While we don’t know why or how “lynch” arose as the accepted term for the day vote in Werewolf, and later in these online versions, the combination of dominant voices and a reluctance to discuss racial issues likely cemented use of the term, leaving little room for considering “lynch” as a loaded concept.

Community Building, Co-Creation, & Emergence

A key factor in MafiEra’s ability to address problematic terms and introduce changes over time is its community structure. While there are administrators who enforce community rules, MafiEra isn’t a top-down community with strict divisions between players and staff. Rather, the community’s flattened hierarchy, where members assume multiple roles (designers, gamerunners, players, moderators, etc.) in different situations, means that change comes from within. MafiEra’s participatory and iterative community and game design reinforces this principle of co-creation; when change happens, it is a response to community needs and desires. Even those community members who are only players in any given moment are free to suggest changes and ideas, as with the initial comment that began the move away from “lynch.” Terms like “lynch” are globally accepted Mafia terminology, part of the basis of playing and talking about the game. However, some members in the discussion on changing the term in the MafiEra community specifically stated that they didn’t think anything of using it in context, but that they didn’t like saying it to outsiders who weren’t already steeped in Mafia language. Because all members, regardless of role, are active participants in community design, they are all participating in creating a world for each game, and for the community as a whole.

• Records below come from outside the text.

## config.mk

```make
export PLATFORM = sky130hd
export DESIGN_NAME = bqen_result
export DESIGN_NICKNAME = d
export VERILOG_FILES = /design/src/bqen_pkg.sv /design/src/bqen_result.sv
export SDC_FILE = /design/constraint.sdc
export NUM_CORES = 1
export LEC_CHECK = 0
export BUFFER_PORTS_ARGS = -buffer_cell sky130_fd_sc_hd__buf_2
export CELL_PAD_IN_SITES_DETAIL_PLACEMENT = 0
export CELL_PAD_IN_SITES_GLOBAL_PLACEMENT = 1
export CORE_MARGIN = 2
export CORE_UTILIZATION = 32
export DETAILED_ROUTE_END_ITERATION = 10
export MAX_ROUTING_LAYER = met4
export PLACE_DENSITY_LB_ADDON = 0.3
export SETUP_SLACK_MARGIN = 0.4
export SLEW_MARGIN = 20
export SYNTH_ARGS = -nofsm -noshare
export SYNTH_HDL_FRONTEND = slang
export SYNTH_SLANG_ARGS = --single-unit
```

## constraint.sdc

```tcl
create_clock -name i_clk -period 4.5 [get_ports i_clk]
set_input_delay 0.675 -clock i_clk [delete_from_list [all_inputs] [get_ports i_clk]]
set_output_delay 0.675 -clock i_clk [all_outputs]
set_load 0.02 [all_outputs]
```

We have previously studied this phenomenon in MafiEra through the lens of participatory design (Karabinus & Atherton, 2019), but similar literature on co-creation offers insight both on why MafiEra’s approach works and why it is important for game scholars to study such communities. Reimer’s 2017 study of Riot Games and League of Legends and Banks and Potts’ (2010) work to model co-creation demonstrate that player communities heavily influence design, and communication between designers and players impact iterative design in significant ways. In a community like MafiEra, however, there is no distance, no filter; player needs, complaints, and desires do not go up a chain of multiple reports. The community’s flattened hierarchy means all discussions are immediate and personal. MafiEra is a co-creation model in hyperdrive, because designers are not just creating games for players—everyone is working together to create a community, and games are part of that community. As the influence of fan and player communities rises, the MafiEra model (and similar communities) may become increasingly important sites of study.

MafiEra’s language shift is of interest to games scholars because of the prevalence of toxic/abusive gamer culture. MafiEra, due to its dedication to inclusivity, is an example of an environment less troubled by toxicity and abuse. In a community where non-dominant voices are present, heard, and engaged with, challenges to dominant power structures become possible. It is in participatory spaces like MafiEra where we as scholars can find examples of more just community design, and it is in amateur spaces like MafiEra where that participation can happen.